--- config.mk ---
export PLATFORM = sky130hd
export DESIGN_NAME = alu_div8
export DESIGN_NICKNAME = d
export VERILOG_FILES = /design/src/rtl/alu_div8.sv
export SDC_FILE = /design/constraint.sdc
export NUM_CORES = 1
export LEC_CHECK = 0
export CORE_UTILIZATION = 40
export CTS_BUF_LIST = sky130_fd_sc_hd__clkbuf_8
export DETAILED_ROUTE_END_ITERATION = 10
export SYNTH_ARGS = -nofsm -noshare
export SYNTH_HDL_FRONTEND = slang
export SYNTH_SLANG_ARGS = --single-unit
export TNS_END_PERCENT = 50
--- constraint.sdc ---
create_clock -name clk -period 6.75 [get_ports clk]
set_input_delay 1.0125 -clock clk [delete_from_list [all_inputs] [get_ports clk]]
set_output_delay 1.0125 -clock clk [all_outputs]
set_load 0.01 [all_outputs]
--- src/rtl/alu_div8.sv ---
// alu_div8: iterative unsigned restoring divider.
// Produces one quotient bit per clock using a WIDTH+1-bit trial subtraction.
// A zero divisor skips the iterations and reports div_by_zero in the very next cycle.
module alu_div8 #(
    parameter int WIDTH = 8
) (
    input  logic             clk,
    input  logic             rst_n,
    input  logic             start,
    input  logic [WIDTH-1:0] dividend,
    input  logic [WIDTH-1:0] divisor,
    output logic             busy,
    output logic             done,
    output logic [WIDTH-1:0] quotient,
    output logic [WIDTH-1:0] remainder,
    output logic             div_by_zero
);

    localparam int CW = $clog2(WIDTH + 1);

    typedef enum logic [1:0] {
        S_IDLE,
        S_RUN,
        S_DONE
    } state_t;

    state_t           r_state;
    state_t           w_state_next;

    logic [CW-1:0]    r_cnt;       // quotient bits still to produce
    logic [WIDTH-1:0] r_dvd;       // dividend shifting out, quotient shifting in
    logic [WIDTH-1:0] r_dvs;       // latched divisor
    logic [WIDTH-1:0] r_rem;       // partial remainder (always < divisor)
    logic [WIDTH-1:0] r_quot;
    logic [WIDTH-1:0] r_remo;
    logic             r_dbz;

    logic             w_accept;
    logic             w_last;
    logic [WIDTH:0]   w_shift;
    logic [WIDTH:0]   w_sub;
    logic             w_q_bit;
    logic [WIDTH-1:0] w_rem_next;
    logic [WIDTH-1:0] w_dvd_next;

    // A new request is only taken while no division is in flight.
    assign w_accept = start && (r_state != S_RUN);
    assign w_last   = (r_cnt == CW'(1));

    // Trial subtraction.
    // The shifted partial remainder is below 2*divisor, so bit WIDTH of the
    // difference is set exactly when the subtraction borrows.
    assign w_shift    = {r_rem, r_dvd[WIDTH-1]};
    assign w_sub      = w_shift - {1'b0, r_dvs};
    assign w_q_bit    = ~w_sub[WIDTH];
    assign w_rem_next = w_q_bit ? w_sub[WIDTH-1:0] : w_shift[WIDTH-1:0];
    assign w_dvd_next = {r_dvd[WIDTH-2:0], w_q_bit};

    // State register.
    // NOTE: sequential state uses non-blocking (<=) so every flop samples pre-edge values.
    always_ff @(posedge clk or negedge rst_n) begin
        if (!rst_n) begin
            r_state <= S_IDLE;
        end else begin
            r_state <= w_state_next;
        end
    end

    // Next-state logic.
    // NOTE: default assignment first so no path leaves the signal unassigned (no latch).
    always_comb begin
        w_state_next = r_state;
        case (r_state)
            S_IDLE, S_DONE: begin
                if (w_accept) begin
                    w_state_next = (divisor == '0) ? S_DONE : S_RUN;
                end else begin
                    w_state_next = S_IDLE;
                end
            end
            S_RUN: begin
                if (w_last) begin
                    w_state_next = S_DONE;
                end
            end
            default: w_state_next = S_IDLE;
        endcase
    end

    // Status outputs decoded from the state.
    always_comb begin
        busy = (r_state == S_RUN);
        done = (r_state == S_DONE);
    end

    // Datapath: operand latch, iteration, and result registers.
    // NOTE: every register here is reset because results are visible outputs that must read zero after reset.
    always_ff @(posedge clk or negedge rst_n) begin
        if (!rst_n) begin
            r_cnt  <= '0;
            r_dvd  <= '0;
            r_dvs  <= '0;
            r_rem  <= '0;
            r_quot <= '0;
            r_remo <= '0;
            r_dbz  <= 1'b0;
        end else if (w_accept) begin
            if (divisor == '0) begin
                r_cnt  <= '0;
                r_quot <= '1;
                r_remo <= dividend;
                r_dbz  <= 1'b1;
            end else begin
                r_dvd <= dividend;
                r_dvs <= divisor;
                r_rem <= '0;
                r_cnt <= CW'(WIDTH);
            end
        end else if (r_state == S_RUN) begin
            r_dvd <= w_dvd_next;
            r_rem <= w_rem_next;
            r_cnt <= r_cnt - 1'b1;
            if (w_last) begin
                r_quot <= w_dvd_next;
                r_remo <= w_rem_next;
                r_dbz  <= 1'b0;
            end
        end
    end

    assign quotient    = r_quot;
    assign remainder   = r_remo;
    assign div_by_zero = r_dbz;

endmodule

Yosys cells after proc, flatten, opt, wreduce, memory -nomap -nowiden
Index checks and enable logic that the tools add are counted.

storage, ports and cells
  input bits = 19
  bits in registers = 47

cells by class
  add/subtract/negate cells = 2
  reduce and logical (&&, ||, !) cells = 9
  bitwise logic cells = 2
  equality and inequality tests = 7
  mux-type cells = 26

operators with widths
  operator             number
  $mux 8               15
  $mux 4               3
  $sub 9x8->9          1
  $logic_not 8->1      1
  $mux 2               3
  $ne 2x1->1 const B   3
  $eq 4x1->1 const B   1
  $mux 1               4
  $pmux 2 s2           1
  $reduce_and 2->1     2
  $reduce_bool 2->1    2
  $sub 4x1->4 const B  1
  $reduce_and 3->1     1
  $eq 2x1->1 const B   1
  $eq 2x2->1 const B   1
  $logic_not 2->1      1
  $ne 2x2->1 const B   1
  $not 1->1            2
  $reduce_or 2->1      1
  $logic_and 1x1->1    1

Logic depth before layout (Yosys ltp)
  word-level depth = 5
  gate-level depth with buffers = 9
  depth with buffers taken out = 9

Worst setup path after synthesis
No wires, ideal clock.

  path kind = reg2reg
  start = register r_dvd[7]
  end = register r_remo[0], in the netlist remainder[0]
  data arrival time = 2.462 ns
  library setup time = 0.082 ns
  path slack = 4.206 ns
  clock period less this slack = 2.544 ns
  stages on the path, launching flop included = 10
  cells stage by stage = dfrtp_1 > inv_1 > ha_1 > inv_1 > fa_1 > a211oi_2 > o211ai_2 > a311oi_4 > mux2_2 > o22ai_1

between the ends
  word-level cells in the longest chain between the ends = 5

ends and longest elaborated chain
  item                    RTL line  source
  from (decl)             31        logic [WIDTH-1:0] r_dvd;
  from (signal assigned)  114       r_dvd <= dividend;
  from (signal assigned)  120       r_dvd <= w_dvd_next;
  $sub 9x8->9             54        assign w_sub = w_shift - {1'b0, r_dvs};
  $mux 8 (*)              56        assign w_rem_next = w_q_bit ? w_sub[WIDTH-1:0] : w_shift[WIDTH-1:0];
  $mux 8 (*)              123       if (w_last) begin
  $mux 8 (*)              119       end else if (r_state == S_RUN) begin
  $mux 8 (*)              107       end else if (w_accept) begin
  to (signal assigned)    111       r_remo <= dividend;
  to (signal assigned)    125       r_remo <= w_rem_next;
  to (decl)               35        logic [WIDTH-1:0] r_remo;

Mark *: on every way between the ends. The rest lies on a longest branch, timed or not. The select of a mux whose other input is x is not followed.
A chain may end at the register's enable or synchronous reset.

Worst setup path after layout
  start = input port divisor[7]
  end = register r_dvd[7]

between the ends
  word-level cells in the longest chain between the ends = 3

ends and longest elaborated chain
  item                               RTL line  source
  from (decl)                        11        input logic [WIDTH-1:0] divisor,
  $logic_not 8->1                    108       if (divisor == '0) begin
  $ne 2x2->1 (no source line)        -
  $reduce_and 2->1 (no source line)  -

No other way between the ends.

_ _ _ _

**Your instructions:**
Word for word, repeat the data from its first line through the line with "create_clock -name clk", including both of those lines and no others.

**Exercise answer:**
--- config.mk ---
export PLATFORM = sky130hd
export DESIGN_NAME = alu_div8
export DESIGN_NICKNAME = d
export VERILOG_FILES = /design/src/rtl/alu_div8.sv
export SDC_FILE = /design/constraint.sdc
export NUM_CORES = 1
export LEC_CHECK = 0
export CORE_UTILIZATION = 40
export CTS_BUF_LIST = sky130_fd_sc_hd__clkbuf_8
export DETAILED_ROUTE_END_ITERATION = 10
export SYNTH_ARGS = -nofsm -noshare
export SYNTH_HDL_FRONTEND = slang
export SYNTH_SLANG_ARGS = --single-unit
export TNS_END_PERCENT = 50
--- constraint.sdc ---
create_clock -name clk -period 6.75 [get_ports clk]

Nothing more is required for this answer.